Collection entries:
==> src/rtl/contador_ad_param.sv <==
// Up/down modular counter over [MIN_VAL..MAX_VAL] with edge-detected requests, load, carry/borrow.
// Optional feature macro: BCD_OUT_EN adds a registered two-digit BCD copy of count (count_bcd).
module contador_ad_param #(
  parameter int WIDTH     = 3,
  parameter int MIN_VAL   = 1,
  parameter int MAX_VAL   = 7,
  parameter int RESET_VAL = 1
) (
  input  logic             clk,
  input  logic             reset,
  input  logic             en_up,
  input  logic             en_down,
  input  logic             load,
  input  logic [WIDTH-1:0] load_val,
  output logic [WIDTH-1:0] count,
  output logic             carry,
  output logic             borrow
`ifdef BCD_OUT_EN
  ,
  output logic [7:0]       count_bcd
`endif
);

  // Range limits widened by one bit so comparisons and +/-1 never overflow WIDTH.
  localparam logic [WIDTH:0]   MIN_W   = (WIDTH+1)'(MIN_VAL);
  localparam logic [WIDTH:0]   MAX_W   = (WIDTH+1)'(MAX_VAL);
  localparam logic [WIDTH:0]   ONE_W   = (WIDTH+1)'(1);
  localparam logic [WIDTH-1:0] MIN_N   = WIDTH'(MIN_VAL);
  localparam logic [WIDTH-1:0] MAX_N   = WIDTH'(MAX_VAL);
  localparam logic [WIDTH-1:0] RESET_N = WIDTH'(RESET_VAL);

  logic [WIDTH-1:0] count_reg, count_next;
  logic             carry_reg, carry_next;
  logic             borrow_reg, borrow_next;
  logic             up_q, down_q;
  logic             up_tick, dn_tick;
  logic [WIDTH:0]   count_w, load_w, count_inc, count_dec;
  logic             in_range;

  assign up_tick   = en_up & ~up_q;
  assign dn_tick   = en_down & ~down_q;
  assign count_w   = {1'b0, count_reg};
  assign load_w    = {1'b0, load_val};
  assign count_inc = count_w + ONE_W;
  assign count_dec = count_w - ONE_W;
  assign in_range  = (count_w >= MIN_W) && (count_w <= MAX_W);

  always_comb begin
    count_next  = count_reg;
    carry_next  = 1'b0;
    borrow_next = 1'b0;
    if (load) begin
      if (load_w > MAX_W)
        count_next = MAX_N;
      else if (load_w < MIN_W)
        count_next = MIN_N;
      else
        count_next = load_val;
    end else if (!in_range) begin
      // Corrupted state recovers to the bottom of the range; any tick is dropped.
      count_next = MIN_N;
    end else if (up_tick && !dn_tick) begin
      if (count_w == MAX_W) begin
        count_next = MIN_N;
        carry_next = 1'b1;
      end else begin
        count_next = count_inc[WIDTH-1:0];
      end
    end else if (dn_tick && !up_tick) begin
      if (count_w == MIN_W) begin
        count_next  = MAX_N;
        borrow_next = 1'b1;
      end else begin
        count_next = count_dec[WIDTH-1:0];
      end
    end
  end

  always_ff @(posedge clk) begin
    if (reset) begin
      count_reg  <= RESET_N;
      carry_reg  <= 1'b0;
      borrow_reg <= 1'b0;
      up_q       <= 1'b0;
      down_q     <= 1'b0;
    end else begin
      count_reg  <= count_next;
      carry_reg  <= carry_next;
      borrow_reg <= borrow_next;
      up_q       <= en_up;
      down_q     <= en_down;
    end
  end

  assign count  = count_reg;
  assign carry  = carry_reg;
  assign borrow = borrow_reg;

`ifdef BCD_OUT_EN
  generate
    if (MAX_VAL > 99) begin : g_bcd_range_check
      $error("contador_ad_param: BCD_OUT_EN requires MAX_VAL <= 99");
    end
  endgenerate

  function automatic logic [7:0] to_bcd(input logic [WIDTH-1:0] v);
    logic [31:0] v32;
    logic [31:0] tens;
    logic [31:0] units;
    v32   = 32'(v);
    tens  = v32 / 32'd10;
    units = v32 % 32'd10;
    return {tens[3:0], units[3:0]};
  endfunction

  logic [7:0] bcd_reg;

  // Converted from count_next so the BCD copy lands on the same edge as count.
  always_ff @(posedge clk) begin
    if (reset)
      bcd_reg <= to_bcd(RESET_N);
    else
      bcd_reg <= to_bcd(count_next);
  end

  assign count_bcd = bcd_reg;
`endif

endmodule

==> config.mk <==
export PLATFORM = sky130hd
export DESIGN_NAME = contador_ad_param
export DESIGN_NICKNAME = d
export VERILOG_FILES = /design/src/rtl/contador_ad_param.sv
export SDC_FILE = /design/constraint.sdc
export NUM_CORES = 1
export LEC_CHECK = 0
export ABC_AREA = 1
export BUFFER_PORTS_ARGS = -buffer_cell sky130_fd_sc_hd__buf_2
export CORE_AREA = 2 2 39 41
export DETAILED_ROUTE_END_ITERATION = 12
export DIE_AREA = 0 0 41 43
export HOLD_SLACK_MARGIN = 0.12
export PLACE_DENSITY = 0.63
export SYNTH_ARGS = -nofsm -noshare
export SYNTH_HDL_FRONTEND = slang
export SYNTH_SLANG_ARGS = --single-unit
export TNS_END_PERCENT = 5
==> constraint.sdc <==
create_clock -name clk -period 4.5 [get_ports clk]
set_clock_uncertainty 0.1 [all_clocks]
set_input_delay 1.125 -clock clk [delete_from_list [all_inputs] [get_ports clk]]
set_output_delay 1.125 -clock clk [all_outputs]
set_load 0.1 [all_outputs]
### Yosys cells after proc, flatten, opt, wreduce, memory -nomap -nowiden

Cells that the tools add are included.

* eq/ne operators: 3
* muxes and demuxes: 10
* reductions and logical operators: 7
* magnitude comparators: 4
* bitwise logic cells: 7
* add/subtract/negate cells: 2

Operators by type and width (number)
* two-way mux 3 bit: 8
* NOT 1 bit: 5
* OR reduction 5 bit: 1
* != test 4 x 2 -> 1 bit (second input constant): 1
* OR reduction 4 bit: 1
* adder 3 x 1 -> 3 bit (second input constant): 1
* == test 3 x 1 -> 1 bit (second input constant): 1
* == test 3 bit (second input constant): 1
* greater-or-equal comparator 3 x 1 -> 1 bit (second input constant): 1
* > comparator 3 bit (second input constant): 1
* less-or-equal comparator 3 bit (second input constant): 1
* logical AND 1 bit: 3
* < comparator 3 x 1 -> 1 bit (second input constant): 1
* subtractor 3 x 1 -> 3 bit (second input constant): 1
* AND 1 bit: 2
* zero test 1 bit: 2
* two-way mux 1 bit: 2

* word-level logic and storage cells: 38
* register bits after elaboration: 7
* input port bits: 8
* output and inout bits: 5

### Longest topological paths before layout

Gate-level depths: netlist of the first run.

* word-level depth: 8
* gate-level depth with buffers: 12
* depth with buffers taken out: 12

### Least setup slack after synthesis of the first run

OpenSTA, ideal clock, no wires.

* path type: reg-to-output
* from: register count_reg[0] (netlist: count[0])
* to: output port count[0]
* path slack: 2.232 ns
* buffers on the path: 0
* cell stages (with the launch flop): 1
* arrival time: 1.043 ns
* data required time: 3.275 ns
* cell sequence: dfxtp_1

RTL lines
* start: declaration: line 32 `logic [WIDTH-1:0] count_reg, count_next;`
* start signal: assignment: line 87 `count_reg <= count_next;`
* end: declaration: line 15 `output logic [WIDTH-1:0] count,`

No word-level cell between the ends.

### Final worst setup path of the first run

* from: register count_reg[0] (netlist: count[0])
* to: output port count[0]

No word-level cell between the ends.

==> reports/qor.csv, run 1 <==
stage,metric,value,unit
status,outcome,finished clean,
timing,RSZ-0062 raised after global routing,no,
critical_path,r2r startpoint,count[0],
synth,Mapped Nets,87,
critical_path,crit path capture type,output pin,
global_routing,initial antenna violation count,0,
cells_and_area,diodes inserted,0,
place,dpl cell area,558,um^2
cts,post-CTS sizing,0,
critical_path,"Arr. time, crit path",1.23,ns
synth,yosys warns,0,
critical_path,CP max FO,9,
power_and_ir_drop,Pwr Density,369,nW/um^2
place,DP Wirelength,726,um
floorplanning,Initial Utilization,34.5,%
floorplanning,I/O Pins,13,
critical_path,crit-path leading delay family,flip-flops,
route,Wirelength per Cell,8.38,um
cells_and_area,Final nets,104,
critical_path,slowest CP cell,dfxtp_1,
timing,Final setup viols,0,
floorplanning,Die H,43,um
cts,root buf cell,clkbuf_4,
cts,postcts setup bufs,0,
cts,Post-CTS Hold Fix Bufs,0,
floorplanning,Die Wd,41,um
critical_path,CP cell instances,buf_2,
critical_path,CP Class,flip-flop to output pin,
synth,Syn Inst Count,73,
floorplanning,core region area,1380,um^2
critical_path,startpoint types,flip-flop,
critical_path,crit-path max cell delay,0.49,ns
global_routing,first-pass GRT wire length,1630,um
cts,CTS tree,built,
place,I/O Buffers,12,
critical_path,worst path required time,3.27,ns
cts,H-tree depth,1,
hold_path,Hold Crit Class,flip-flop to flip-flop,
timing,setup TNS,0,ns
synth,Area contributors post-synth,"dfxtp_1 (29%), ha_1 (16%), nor2_1 (14%)",
route,vias per inst,4.37,
cells_and_area,max reg flops,3,
hold_path,Hold Crit Start,count[1],
critical_path,Critical Path Source,count[0],
synth,share of flip-flops with an asynchronous set or reset,0,%
synth,mapped cell area,478,um^2
cts,Worst-path clk slew,0.05,ns
route,DRT iter0 DRCs,9,
place,Final GP Congestion,0.797,
route,Vias,459,
synth,Yosys reg bits,7,
timing,worst-margin pin slew,0.484,ns
power_and_ir_drop,Leak Pwr,0.328,nW
power_and_ir_drop,VDD IR-drop max,0.000191,V
floorplanning,Std-Cell Rows,14,
synth,synth cell count leaders,"nor2_1 (18), nand2_1 (17), inv_1 (13)",
synth,top-count cell post-synth,nor2_1,
timing,highest clock rate,408,MHz
cells_and_area,design area,584,um^2
cts,CTS Buf Count,3,
critical_path,worst path bufs/invs,1,
synth,Synth top area share,29.3,%
route,Post-Route WL,880,um
job,Max-Cap Viols,0,
cells_and_area,share of layout cells above drive strength 1,20.2,%
timing,fin crit share,54.5,%
synth,"Avg Cell Area, Syn",6.55,um^2
global_routing,total track usage,13.6,%
timing,Final Critical Period,2.45,ns
cts,clock sinks,7,
floorplanning,die area,1760,um^2
route,DR DRC count,0,
route,drt first pass iters,4,
synth,number of flops mapped to enable cells by yosys,0,
route,Routed Antenna Nets,0,
global_routing,number of global-route vias before repair,413,
timing,Final Max Slew Viols,0,
global_routing,largest net degree at the start of global routing,10,
global_routing,GRT overflow,0,
cts,Worst-Skew Late Latency,0.24,ns
synth,cell taking the most area after synthesis,dfxtp_1,
synth,Synth cell types,13,
timing,Final Hold Vio Count,0,
synth,Main synth FF type,dfxtp_1,
cts,maximum clock path buffer count,2,
cells_and_area,Area growth syn-to-layout,22.3,%
synth,register area share after synthesis,29.3,%
timing,Slew headroom,67.9,%
-- where the power goes --
| part | switching, W | internal [W] |
|---|---|---|
| sequential | 0.00000808 | 0.0000671 |
| clock | 0.0000219 | 0.0000338 |
| combinational | 0.0000603 | 0.0000244 |
| total | 0.0000903 | 0.000125 |
-- final timing paths --
check	endpoint	slack, ns	cells after the start
worst min-delay path	count[1]	0.53	2
worst min register to register	count[1]	0.53	2
worst max-delay path	count[0]	2.05	1
worst max register to register	count[1]	2.84	7
-- cell usage in the layout (no fill, tap or decap), drive strengths merged --
master / n
a22oi: 1
a31oi: 1
buf: 12
clkbuf: 4
dfxtp: 7
ha: 6
inv: 13
nand2: 18
nand3: 2
nand4: 2
nor2: 20
o211ai: 1
o21ai: 2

WHAT TO PRODUCE:
From the entries above, print the lines beginning at the one with "count_next = count_dec[WIDTH-1:0];" and stopping after the one with "export DIE_AREA = 0 0 41 43", exactly as written and with nothing else.

ANSWER TO THE PROBLEM:
        count_next = count_dec[WIDTH-1:0];
      end
    end
  end

  always_ff @(posedge clk) begin
    if (reset) begin
      count_reg  <= RESET_N;
      carry_reg  <= 1'b0;
      borrow_reg <= 1'b0;
      up_q       <= 1'b0;
      down_q     <= 1'b0;
    end else begin
      count_reg  <= count_next;
      carry_reg  <= carry_next;
      borrow_reg <= borrow_next;
      up_q       <= en_up;
      down_q     <= en_down;
    end
  end

  assign count  = count_reg;
  assign carry  = carry_reg;
  assign borrow = borrow_reg;

`ifdef BCD_OUT_EN
  generate
    if (MAX_VAL > 99) begin : g_bcd_range_check
      $error("contador_ad_param: BCD_OUT_EN requires MAX_VAL <= 99");
    end
  endgenerate

  function automatic logic [7:0] to_bcd(input logic [WIDTH-1:0] v);
    logic [31:0] v32;
    logic [31:0] tens;
    logic [31:0] units;
    v32   = 32'(v);
    tens  = v32 / 32'd10;
    units = v32 % 32'd10;
    return {tens[3:0], units[3:0]};
  endfunction

  logic [7:0] bcd_reg;

  // Converted from count_next so the BCD copy lands on the same edge as count.
  always_ff @(posedge clk) begin
    if (reset)
      bcd_reg <= to_bcd(RESET_N);
    else
      bcd_reg <= to_bcd(count_next);
  end

  assign count_bcd = bcd_reg;
`endif

endmodule

==> config.mk <==
export PLATFORM = sky130hd
export DESIGN_NAME = contador_ad_param
export DESIGN_NICKNAME = d
export VERILOG_FILES = /design/src/rtl/contador_ad_param.sv
export SDC_FILE = /design/constraint.sdc
export NUM_CORES = 1
export LEC_CHECK = 0
export ABC_AREA = 1
export BUFFER_PORTS_ARGS = -buffer_cell sky130_fd_sc_hd__buf_2
export CORE_AREA = 2 2 39 41
export DETAILED_ROUTE_END_ITERATION = 12
export DIE_AREA = 0 0 41 43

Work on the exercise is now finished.